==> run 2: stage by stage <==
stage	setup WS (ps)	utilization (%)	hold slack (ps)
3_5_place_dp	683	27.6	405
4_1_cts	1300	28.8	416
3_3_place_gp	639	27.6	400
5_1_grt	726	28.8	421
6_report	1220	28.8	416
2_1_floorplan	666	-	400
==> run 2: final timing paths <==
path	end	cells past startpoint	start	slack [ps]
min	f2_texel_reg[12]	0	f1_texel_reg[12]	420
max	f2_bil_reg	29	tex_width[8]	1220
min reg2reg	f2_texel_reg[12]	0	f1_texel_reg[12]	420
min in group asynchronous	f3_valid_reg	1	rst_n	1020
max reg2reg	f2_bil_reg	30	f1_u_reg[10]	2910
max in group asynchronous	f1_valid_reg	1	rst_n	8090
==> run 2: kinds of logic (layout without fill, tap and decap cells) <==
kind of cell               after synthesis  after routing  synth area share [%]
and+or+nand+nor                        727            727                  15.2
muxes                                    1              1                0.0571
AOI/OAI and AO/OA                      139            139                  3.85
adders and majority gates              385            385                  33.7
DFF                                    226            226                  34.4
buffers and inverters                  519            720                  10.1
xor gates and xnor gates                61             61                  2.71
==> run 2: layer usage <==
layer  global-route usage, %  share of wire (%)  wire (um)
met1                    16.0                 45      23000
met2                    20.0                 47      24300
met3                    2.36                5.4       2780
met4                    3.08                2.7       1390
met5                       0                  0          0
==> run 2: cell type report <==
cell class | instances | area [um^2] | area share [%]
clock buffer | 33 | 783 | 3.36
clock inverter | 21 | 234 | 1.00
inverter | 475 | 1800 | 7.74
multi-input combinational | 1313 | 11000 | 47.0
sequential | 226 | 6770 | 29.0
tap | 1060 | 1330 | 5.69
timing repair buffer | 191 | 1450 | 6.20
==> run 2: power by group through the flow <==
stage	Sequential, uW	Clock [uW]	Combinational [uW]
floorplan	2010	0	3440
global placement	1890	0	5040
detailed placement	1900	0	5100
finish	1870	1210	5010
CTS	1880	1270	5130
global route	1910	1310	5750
==> src/hdl/unsigned_number_parser_suffix_assert.svh <==
// Assertion macros used by the number parser top level.
`ifndef UNSIGNED_NUMBER_PARSER_SUFFIX_ASSERT_SVH
`define UNSIGNED_NUMBER_PARSER_SUFFIX_ASSERT_SVH

// Same-cycle implication, disabled during reset.
`define UNPS_ASSERT_NOW(name, clk, rst, ante, cons) \
   name: assert property (@(posedge clk) disable iff (rst) (ante) |-> (cons)) \
      else $error("unps assertion failed");

// Next-cycle implication, disabled during reset.
`define UNPS_ASSERT_NEXT(name, clk, rst, ante, cons) \
   name: assert property (@(posedge clk) disable iff (rst) (ante) |=> (cons)) \
      else $error("unps assertion failed");

`endif

==> src/hdl/unps_pkg.sv <==
// Package: types, constants and helpers for the number parser.
`timescale 1ns / 1ps
package unps_pkg;

   localparam int VALUE_W = 32;
   localparam int OFF_W   = 8;
   localparam int BASE_W  = 5;
   localparam int SHIFT_W = 5;
   localparam int DIGIT_W = 6;

   localparam logic [OFF_W-1:0]   MAX_LEN   = 8'd255;
   localparam logic [VALUE_W-1:0] VALUE_MAX = '1;

   localparam logic [SHIFT_W-1:0] SHIFT_R = 5'd13;
   localparam logic [SHIFT_W-1:0] SHIFT_K = 5'd10;
   localparam logic [SHIFT_W-1:0] SHIFT_M = 5'd20;
   localparam logic [SHIFT_W-1:0] SHIFT_G = 5'd30;

   localparam logic [BASE_W-1:0] BASE_NONE = 5'd0;
   localparam logic [BASE_W-1:0] BASE_ONE  = 5'd1;
   localparam logic [BASE_W-1:0] BASE_BIN  = 5'd2;
   localparam logic [BASE_W-1:0] BASE_OCT  = 5'd8;
   localparam logic [BASE_W-1:0] BASE_DEC  = 5'd10;
   localparam logic [BASE_W-1:0] BASE_HEX  = 5'd16;

   localparam logic [7:0] CH_NUL   = 8'h00;
   localparam logic [7:0] CH_TAB   = 8'h09;
   localparam logic [7:0] CH_CR    = 8'h0D;
   localparam logic [7:0] CH_SPACE = 8'h20;
   localparam logic [7:0] CH_PLUS  = 8'h2B;
   localparam logic [7:0] CH_MINUS = 8'h2D;
   localparam logic [7:0] CH_0     = 8'h30;
   localparam logic [7:0] CH_1     = 8'h31;
   localparam logic [7:0] CH_9     = 8'h39;
   localparam logic [7:0] CH_UA    = 8'h41;
   localparam logic [7:0] CH_UX    = 8'h58;
   localparam logic [7:0] CH_UZ    = 8'h5A;
   localparam logic [7:0] CH_LA    = 8'h61;
   localparam logic [7:0] CH_LB    = 8'h62;
   localparam logic [7:0] CH_LG    = 8'h67;
   localparam logic [7:0] CH_LK    = 8'h6B;
   localparam logic [7:0] CH_LM    = 8'h6D;
   localparam logic [7:0] CH_LR    = 8'h72;
   localparam logic [7:0] CH_LX    = 8'h78;
   localparam logic [7:0] CH_LZ    = 8'h7A;
   localparam logic [7:0] CASE_GAP = 8'h20;

   localparam logic [DIGIT_W-1:0] DIGIT_NONE = '1;
   localparam logic [DIGIT_W-1:0] DIGIT_HEX  = 6'd16;

   typedef enum logic [1:0] {
      PH_IDLE,
      PH_ACTIVE,
      PH_ENDED
   } phase_type;

   typedef enum logic [2:0] {
      CV_WS,
      CV_SIGNED,
      CV_ZERO,
      CV_XSEEN,
      CV_DIGITS,
      CV_DONE
   } conv_type;

   typedef struct packed {
      phase_type            phase;
      conv_type             conv;
      logic [VALUE_W-1:0]   acc;
      logic [BASE_W-1:0]    base_in_use;
      logic [BASE_W-1:0]    conv_base;
      logic                 negative;
      logic                 saturated;
      logic [OFF_W-1:0]     position;
      logic [OFF_W-1:0]     stop_pos;
      logic [OFF_W-1:0]     start_off;
      logic                 run_started;
      logic                 scan_done;
      logic [SHIFT_W-1:0]   shift;
      logic                 digit_seen;
   } parse_state_type;

   // Everything the output stage needs to form one result.
   typedef struct packed {
      logic [VALUE_W-1:0] acc;
      logic               negative;
      logic               saturated;
      logic [SHIFT_W-1:0] shift;
      logic [OFF_W-1:0]   end_offset;
      logic               converted;
   } snap_type;

   function automatic logic [DIGIT_W-1:0] digit_val(input logic [7:0] c);
      logic [DIGIT_W-1:0] d;
      d = DIGIT_NONE;
      if (c >= CH_0 && c <= CH_9) d = DIGIT_W'(c - CH_0);
      else if (c >= CH_LA && c <= CH_LZ) d = DIGIT_W'(c - CH_LA + 8'd10);
      else if (c >= CH_UA && c <= CH_UZ) d = DIGIT_W'(c - CH_UA + 8'd10);
      return d;
   endfunction

   function automatic logic is_space(input logic [7:0] c);
      return (c == CH_SPACE) || (c >= CH_TAB && c <= CH_CR);
   endfunction

   function automatic logic [OFF_W-1:0] off_inc(input logic [OFF_W-1:0] p);
      return (p >= MAX_LEN) ? MAX_LEN : p + 1'b1;
   endfunction

endpackage
## src/hw/rtl/vlqp_pkg.sv

```systemverilog
// Shared types and constants for the voxel level quantiser and packer.
// No dependencies; every other file imports this package.
package vlqp_pkg;

  localparam int unsigned CHAN_W     = 8;
  localparam int unsigned BYTE_W     = 8;
  localparam int unsigned SLOT_W     = 3;
  localparam int unsigned TOTAL_W    = 24;
  localparam int unsigned CFG_IDX_W  = 3;
  localparam int unsigned CFG_DATA_W = 8;
  localparam int unsigned CCOUNT_W   = 3;
  localparam int unsigned IN_CHANS   = 4;

  // Configuration register indexes
  typedef enum logic [CFG_IDX_W-1:0] {
    REG_THR_ZERO   = 3'd0,
    REG_THR_ONE    = 3'd1,
    REG_THR_TWO    = 3'd2,
    REG_THR_THREE  = 3'd3,
    REG_FOUR_LEVEL = 3'd4,
    REG_CHAN_COUNT = 3'd5
  } reg_idx_t;

  typedef logic [1:0] level_t;

  // Live configuration seen by the lanes, the merge and the packer
  typedef struct packed {
    logic [CHAN_W-1:0]   thr_one;
    logic [CHAN_W-1:0]   thr_two;
    logic [CHAN_W-1:0]   thr_three;
    logic                four_level;
    logic [CCOUNT_W-1:0] chan_count;
  } cfg_t;

  // Threshold hits found by one lane
  typedef struct packed {
    logic ge_one;
    logic ge_two;
    logic ge_three;
  } meet_t;

  // Voxel after quantisation, waiting for the packer
  typedef struct packed {
    level_t level;
    logic   last;
    logic   first;
  } qvox_t;

endpackage

```

## src/hw/rtl/vlqp_if.sv

```systemverilog
// Valid/ready channel interfaces for voxels in and packed bytes out.
// Depends on vlqp_pkg for field widths.
interface vlqp_in_if import vlqp_pkg::*; ();
  logic              valid;
  logic              ready;
  logic [CHAN_W-1:0] chan_a;
  logic [CHAN_W-1:0] chan_b;
  logic [CHAN_W-1:0] chan_c;
  logic [CHAN_W-1:0] chan_d;
  logic              last_of_block;
  logic              first_of_volume;

  modport source (output valid, chan_a, chan_b, chan_c, chan_d, last_of_block,
                  first_of_volume, input ready);
  modport sink   (input valid, chan_a, chan_b, chan_c, chan_d, last_of_block,
                  first_of_volume, output ready);
endinterface

interface vlqp_out_if import vlqp_pkg::*; ();
  logic               valid;
  logic               ready;
  logic [BYTE_W-1:0]  packed_byte;
  logic               block_end;
  logic               block_kept;
  logic [TOTAL_W-1:0] nonzero_total;

  modport source (output valid, packed_byte, block_end, block_kept, nonzero_total,
                  input ready);
  modport sink   (input valid, packed_byte, block_end, block_kept, nonzero_total,
                  output ready);
endinterface

```

## src/hw/rtl/vlqp_lane.sv

```systemverilog
// One channel lane: compares its intensity against the level thresholds.
// Depends on vlqp_pkg.
module vlqp_lane import vlqp_pkg::*; (
  input  logic [CHAN_W-1:0] chan,
  input  logic              enable,
  input  cfg_t              cfg,
  output meet_t             meet
);

  // Drop the lane from the maximum when the channel is not in use
  always_comb begin
    meet.ge_one   = enable && (chan >= cfg.thr_one);
    meet.ge_two   = enable && (chan >= cfg.thr_two);
    meet.ge_three = enable && (chan >= cfg.thr_three);
  end

endmodule

```

## src/hw/rtl/vlqp_merge.sv

```systemverilog
// Merge of the lane results into the voxel level.
// Depends on vlqp_pkg; fed by the vlqp_lane instances.
module vlqp_merge import vlqp_pkg::*; #(
  parameter int unsigned LANES = 4
) (
  input  meet_t [LANES-1:0] meets,
  input  cfg_t              cfg,
  output level_t            level
);

  logic any_one;
  logic any_two;
  logic any_three;

  // The maximum starts at zero, so a zero threshold is always met
  always_comb begin
    any_one   = (cfg.thr_one == '0);
    any_two   = (cfg.thr_two == '0);
    any_three = (cfg.thr_three == '0);
    for (int i = 0; i < LANES; i++) begin
      any_one   = any_one | meets[i].ge_one;
      any_two   = any_two | meets[i].ge_two;
      any_three = any_three | meets[i].ge_three;
    end
  end

  // Highest level whose threshold is met; upper levels in four-level mode only
  always_comb begin
    if (cfg.four_level && any_three) begin
      level = 2'd3;
    end else if (cfg.four_level && any_two) begin
      level = 2'd2;
    end else if (any_one) begin
      level = 2'd1;
    end else begin
      level = 2'd0;
    end
  end

endmodule

```

## src/hw/rtl/vlqp_pack.sv

```systemverilog
// Bit packer, block flag, nonzero counter and output register.
// Depends on vlqp_pkg and the vlqp_out_if interface.
module vlqp_pack import vlqp_pkg::*; #(
  parameter int unsigned COUNT_WIDTH = 24
) (
  input  logic              clk,
  input  logic              rst_n,
  input  logic              vox_valid,
  input  qvox_t             vox,
  input  logic              four_level,
  output logic              vox_take,
  vlqp_out_if.source        out_ch
);

  localparam logic [COUNT_WIDTH-1:0] CNT_MAX = '1;

  logic [BYTE_W-1:0]      accum_r,   accum_nxt;
  logic [SLOT_W-1:0]      pos_r,     pos_nxt;
  logic                   any_r,     any_nxt;
  logic [COUNT_WIDTH-1:0] cnt_r,     cnt_nxt;
  logic                   out_valid_r, out_valid_nxt;
  logic [BYTE_W-1:0]      out_byte_r;
  logic                   out_end_r;
  logic                   out_kept_r;
  logic [TOTAL_W-1:0]     out_total_r;

  logic                   nz;
  logic [COUNT_WIDTH-1:0] cnt_base;
  logic [COUNT_WIDTH-1:0] cnt_new;
  logic [BYTE_W+1:0]      code_shift;
  logic [BYTE_W-1:0]      accum_new;
  logic [SLOT_W:0]        next_pos;
  logic                   any_new;
  logic                   emit;
  logic [TOTAL_W-1:0]     total_new;

  // Take a voxel whenever the output register is free or being drained
  assign vox_take = vox_valid && (!out_valid_r || out_ch.ready);

  // Place the code and advance the slot
  always_comb begin
    nz         = (vox.level != 2'd0);
    cnt_base   = vox.first ? '0 : cnt_r;
    cnt_new    = (nz && (cnt_base != CNT_MAX)) ? cnt_base + 1'b1 : cnt_base;
    code_shift = {{BYTE_W{1'b0}}, vox.level} << pos_r;
    accum_new  = accum_r | code_shift[BYTE_W-1:0];
    next_pos   = {1'b0, pos_r} + (four_level ? 4'd2 : 4'd1);
    any_new    = any_r | nz;
    emit       = vox.last || next_pos[SLOT_W];
  end

  // Show the count on the output, truncated or zero-extended to TOTAL_W bits
  generate
    if (COUNT_WIDTH >= TOTAL_W) begin : g_total_trunc
      assign total_new = cnt_new[TOTAL_W-1:0];
    end else begin : g_total_ext
      assign total_new = {{(TOTAL_W-COUNT_WIDTH){1'b0}}, cnt_new};
    end
  endgenerate

  // Next packing state; clear the byte after each emit and the flag at block end
  always_comb begin
    accum_nxt     = accum_r;
    pos_nxt       = pos_r;
    any_nxt       = any_r;
    cnt_nxt       = cnt_r;
    out_valid_nxt = out_valid_r && !out_ch.ready;
    if (vox_take) begin
      cnt_nxt = cnt_new;
      if (emit) begin
        accum_nxt     = '0;
        pos_nxt       = '0;
        any_nxt       = vox.last ? 1'b0 : any_new;
        out_valid_nxt = 1'b1;
      end else begin
        accum_nxt = accum_new;
        pos_nxt   = next_pos[SLOT_W-1:0];
        any_nxt   = any_new;
      end
    end
  end

  always_ff @(posedge clk) begin
    if (!rst_n) begin
      accum_r     <= '0;
      pos_r       <= '0;
      any_r       <= 1'b0;
      cnt_r       <= '0;
      out_valid_r <= 1'b0;
    end else begin
      accum_r     <= accum_nxt;
      pos_r       <= pos_nxt;
      any_r       <= any_nxt;
      cnt_r       <= cnt_nxt;
      out_valid_r <= out_valid_nxt;
    end
  end

  // Load the result payload on an emitting transfer
  always_ff @(posedge clk) begin
    if (vox_take && emit) begin
      out_byte_r  <= accum_new;
      out_end_r   <= vox.last;
      out_kept_r  <= vox.last && any_new;
      out_total_r <= total_new;
    end
  end

  assign out_ch.valid         = out_valid_r;
  assign out_ch.packed_byte   = out_byte_r;
  assign out_ch.block_end     = out_end_r;
  assign out_ch.block_kept    = out_kept_r;
  assign out_ch.nonzero_total = out_total_r;

  // Block end leaves the packer empty
  a_block_end_clears: assert property (@(posedge clk) disable iff (!rst_n)
    (vox_take && vox.last) |=> (pos_r == '0 && accum_r == '0 && !any_r))
    else $error("packer state not cleared after block end");

  // Count only moves backwards on a volume restart
  a_count_monotonic: assert property (@(posedge clk) disable iff (!rst_n)
    (vox_take && !vox.first) |=> (cnt_r >= $past(cnt_r)))
    else $error("nonzero count decreased without volume restart");

  // Kept flag only accompanies a block end
  a_kept_with_end: assert property (@(posedge clk) disable iff (!rst_n)
    (out_valid_r && out_kept_r) |-> out_end_r)
    else $error("block_kept without block_end");

  // Never overwrite a pending result
  a_no_overwrite: assert property (@(posedge clk) disable iff (!rst_n)
    (out_valid_r && !out_ch.ready) |=> (out_valid_r && $stable(out_byte_r)))
    else $error("pending result lost or overwritten");

endmodule

```

## src/hw/rtl/voxel_level_quantize_pack.sv

```systemverilog
// Voxel level quantiser and packer: one voxel in per cycle, packed bytes out.
// A closing voxel passes the quantised voxel stage; the packer then registers its byte.
// Throughput: one voxel per cycle while out_ch.ready stays high; one byte
// per eight voxels (two-level) or four voxels (four-level), or at each block end.
// Reset (synchronous, rst_n low) clears the packer, counter, flag and pipeline valids,
// and returns the configuration to thresholds 0, two-level mode, one channel.
module voxel_level_quantize_pack import vlqp_pkg::*; #(
  parameter int unsigned CHANNELS    = 4,
  parameter int unsigned COUNT_WIDTH = 24
) (
  input  logic                  clk,
  input  logic                  rst_n,
  vlqp_in_if.sink               in_ch,
  vlqp_out_if.source            out_ch,
  input  logic                  cfg_we,
  input  logic [CFG_IDX_W-1:0]  cfg_index,
  input  logic [CFG_DATA_W-1:0] cfg_wdata
);

  localparam int unsigned LANES = (CHANNELS < IN_CHANS) ? CHANNELS : IN_CHANS;

  cfg_t                    cfg_r, cfg_nxt;
  logic [IN_CHANS-1:0][CHAN_W-1:0] chans;
  meet_t [LANES-1:0]       meets;
  level_t                  level;
  logic                    s1_valid_r, s1_valid_nxt;
  qvox_t                   s1_vox_r;
  logic                    s1_take;

  // Configuration writes; level zero threshold has no effect and is not kept
  always_comb begin
    cfg_nxt = cfg_r;
    if (cfg_we) begin
      case (cfg_index)
        REG_THR_ZERO:   cfg_nxt = cfg_r;
        REG_THR_ONE:    cfg_nxt.thr_one    = cfg_wdata;
        REG_THR_TWO:    cfg_nxt.thr_two    = cfg_wdata;
        REG_THR_THREE:  cfg_nxt.thr_three  = cfg_wdata;
        REG_FOUR_LEVEL: cfg_nxt.four_level = cfg_wdata[0];
        REG_CHAN_COUNT: cfg_nxt.chan_count = cfg_wdata[CCOUNT_W-1:0];
        default:        cfg_nxt = cfg_r;
      endcase
    end
  end

  always_ff @(posedge clk) begin
    if (!rst_n) begin
      cfg_r.thr_one    <= '0;
      cfg_r.thr_two    <= '0;
      cfg_r.thr_three  <= '0;
      cfg_r.four_level <= 1'b0;
      cfg_r.chan_count <= CCOUNT_W'(1);
    end else begin
      cfg_r <= cfg_nxt;
    end
  end

  assign chans[0] = in_ch.chan_a;
  assign chans[1] = in_ch.chan_b;
  assign chans[2] = in_ch.chan_c;
  assign chans[3] = in_ch.chan_d;

  // One compare lane per channel, up to four; lanes beyond chan_count are disabled
  generate
    for (genvar i = 0; i < LANES; i++) begin : g_lane
      vlqp_lane u_lane (
        .chan   (chans[i]),
        .enable (cfg_r.chan_count > CCOUNT_W'(i)),
        .cfg    (cfg_r),
        .meet   (meets[i])
      );
    end
  endgenerate

  vlqp_merge #(
    .LANES (LANES)
  ) u_merge (
    .meets (meets),
    .cfg   (cfg_r),
    .level (level)
  );

  // Quantised voxel stage; refill while the packer drains it, hold off during reset
  assign in_ch.ready  = rst_n && (!s1_valid_r || s1_take);
  assign s1_valid_nxt = (in_ch.valid && in_ch.ready) || (s1_valid_r && !s1_take);

  always_ff @(posedge clk) begin
    if (!rst_n) begin
      s1_valid_r <= 1'b0;
    end else begin
      s1_valid_r <= s1_valid_nxt;
    end
  end

  always_ff @(posedge clk) begin
    if (in_ch.valid && in_ch.ready) begin
      s1_vox_r.level <= level;
      s1_vox_r.last  <= in_ch.last_of_block;
      s1_vox_r.first <= in_ch.first_of_volume;
    end
  end

  vlqp_pack #(
    .COUNT_WIDTH (COUNT_WIDTH)
  ) u_pack (
    .clk        (clk),
    .rst_n      (rst_n),
    .vox_valid  (s1_valid_r),
    .vox        (s1_vox_r),
    .four_level (cfg_r.four_level),
    .vox_take   (s1_take),
    .out_ch     (out_ch)
  );

endmodule
```

## src/flat_wrapper.sv

```systemverilog
// flat-port wrapper written by rule: the top's interface ports become plain ports
module voxel_level_quantize_pack_flat import vlqp_pkg::*;
#(
  parameter int unsigned CHANNELS    = 4,
  parameter int unsigned COUNT_WIDTH = 24
)
  (clk, rst_n, cfg_we, cfg_index, cfg_wdata, in_ch_valid, in_ch_chan_a, in_ch_chan_b, in_ch_chan_c, in_ch_chan_d, in_ch_last_of_block, in_ch_first_of_volume, in_ch_ready, out_ch_valid, out_ch_packed_byte, out_ch_block_end, out_ch_block_kept, out_ch_nonzero_total, out_ch_ready);
  vlqp_in_if in_ch_i ();
  vlqp_out_if out_ch_i ();
  input  logic clk;
  input  logic rst_n;
  input  logic cfg_we;
  input  logic [CFG_IDX_W-1:0] cfg_index;
  input  logic [CFG_DATA_W-1:0] cfg_wdata;
  input wire logic [$bits(in_ch_i.valid)-1:0] in_ch_valid;
  input wire logic [$bits(in_ch_i.chan_a)-1:0] in_ch_chan_a;
  input wire logic [$bits(in_ch_i.chan_b)-1:0] in_ch_chan_b;
  input wire logic [$bits(in_ch_i.chan_c)-1:0] in_ch_chan_c;
  input wire logic [$bits(in_ch_i.chan_d)-1:0] in_ch_chan_d;
  input wire logic [$bits(in_ch_i.last_of_block)-1:0] in_ch_last_of_block;
  input wire logic [$bits(in_ch_i.first_of_volume)-1:0] in_ch_first_of_volume;
  output wire logic [$bits(in_ch_i.ready)-1:0] in_ch_ready;
  output wire logic [$bits(out_ch_i.valid)-1:0] out_ch_valid;
  output wire logic [$bits(out_ch_i.packed_byte)-1:0] out_ch_packed_byte;
  output wire logic [$bits(out_ch_i.block_end)-1:0] out_ch_block_end;
  output wire logic [$bits(out_ch_i.block_kept)-1:0] out_ch_block_kept;
  output wire logic [$bits(out_ch_i.nonzero_total)-1:0] out_ch_nonzero_total;
  input wire logic [$bits(out_ch_i.ready)-1:0] out_ch_ready;
  assign in_ch_i.valid = in_ch_valid;
  assign in_ch_i.chan_a = in_ch_chan_a;
  assign in_ch_i.chan_b = in_ch_chan_b;
  assign in_ch_i.chan_c = in_ch_chan_c;
  assign in_ch_i.chan_d = in_ch_chan_d;
  assign in_ch_i.last_of_block = in_ch_last_of_block;
  assign in_ch_i.first_of_volume = in_ch_first_of_volume;
  assign in_ch_ready = in_ch_i.ready;
  assign out_ch_valid = out_ch_i.valid;
  assign out_ch_packed_byte = out_ch_i.packed_byte;
  assign out_ch_block_end = out_ch_i.block_end;
  assign out_ch_block_kept = out_ch_i.block_kept;
  assign out_ch_nonzero_total = out_ch_i.nonzero_total;
  assign out_ch_i.ready = out_ch_ready;
  voxel_level_quantize_pack #(.CHANNELS(CHANNELS), .COUNT_WIDTH(COUNT_WIDTH)) u_core (.clk(clk), .rst_n(rst_n), .in_ch(in_ch_i), .out_ch(out_ch_i), .cfg_we(cfg_we), .cfg_index(cfg_index), .cfg_wdata(cfg_wdata));
endmodule
```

--*--

*TASK DETAILS*: Pull out every line of the records that includes the string "voxels".

*EXERCISE OUTPUT*:
// Valid/ready channel interfaces for voxels in and packed bytes out.
// per eight voxels (two-level) or four voxels (four-level), or at each block end.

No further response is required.